[WORK REQUIRED] When a line in the entries contains the word "fill", copy that line in full.

[RECORD SET]
== == ==
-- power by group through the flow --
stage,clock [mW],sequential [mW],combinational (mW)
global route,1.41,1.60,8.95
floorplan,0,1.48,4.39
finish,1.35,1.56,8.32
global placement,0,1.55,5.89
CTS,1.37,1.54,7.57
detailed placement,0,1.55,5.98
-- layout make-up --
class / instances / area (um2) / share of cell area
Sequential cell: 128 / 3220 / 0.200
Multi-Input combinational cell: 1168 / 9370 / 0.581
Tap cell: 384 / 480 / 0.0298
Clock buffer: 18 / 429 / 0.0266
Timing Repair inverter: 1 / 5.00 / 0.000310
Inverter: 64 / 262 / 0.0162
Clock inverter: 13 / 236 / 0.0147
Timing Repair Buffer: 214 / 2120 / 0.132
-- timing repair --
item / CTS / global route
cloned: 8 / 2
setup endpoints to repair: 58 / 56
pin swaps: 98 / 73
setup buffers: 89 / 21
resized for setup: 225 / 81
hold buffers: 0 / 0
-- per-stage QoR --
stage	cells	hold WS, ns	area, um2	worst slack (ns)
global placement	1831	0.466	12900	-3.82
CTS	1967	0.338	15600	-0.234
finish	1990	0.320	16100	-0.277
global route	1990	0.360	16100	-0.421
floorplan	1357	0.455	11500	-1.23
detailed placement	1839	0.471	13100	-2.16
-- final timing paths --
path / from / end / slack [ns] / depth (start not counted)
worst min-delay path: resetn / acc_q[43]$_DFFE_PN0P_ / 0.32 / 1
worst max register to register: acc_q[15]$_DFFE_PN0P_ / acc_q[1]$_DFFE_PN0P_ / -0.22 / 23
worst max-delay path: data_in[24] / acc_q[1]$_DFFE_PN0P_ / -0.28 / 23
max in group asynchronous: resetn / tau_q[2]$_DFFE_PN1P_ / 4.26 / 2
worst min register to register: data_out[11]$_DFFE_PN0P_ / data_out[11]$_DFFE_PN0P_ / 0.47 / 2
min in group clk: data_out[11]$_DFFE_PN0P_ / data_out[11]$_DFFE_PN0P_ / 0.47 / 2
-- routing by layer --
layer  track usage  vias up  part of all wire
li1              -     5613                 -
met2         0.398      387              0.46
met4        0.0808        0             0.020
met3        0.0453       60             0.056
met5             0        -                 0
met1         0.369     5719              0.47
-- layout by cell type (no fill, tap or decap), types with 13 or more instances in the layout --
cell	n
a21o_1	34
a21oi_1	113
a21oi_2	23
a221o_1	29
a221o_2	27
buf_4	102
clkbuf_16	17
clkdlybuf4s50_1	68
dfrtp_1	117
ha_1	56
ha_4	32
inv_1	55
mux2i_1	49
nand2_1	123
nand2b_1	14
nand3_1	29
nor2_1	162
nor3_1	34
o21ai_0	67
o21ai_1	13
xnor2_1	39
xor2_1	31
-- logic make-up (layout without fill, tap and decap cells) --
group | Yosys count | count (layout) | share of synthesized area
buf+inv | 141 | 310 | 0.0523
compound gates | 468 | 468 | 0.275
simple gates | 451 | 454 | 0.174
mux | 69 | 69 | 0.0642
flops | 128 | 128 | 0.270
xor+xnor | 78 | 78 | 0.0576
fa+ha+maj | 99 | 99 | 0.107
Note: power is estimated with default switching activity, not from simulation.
== == ==
[REPLY]
-- layout by cell type (no fill, tap or decap), types with 13 or more instances in the layout --
-- logic make-up (layout without fill, tap and decap cells) --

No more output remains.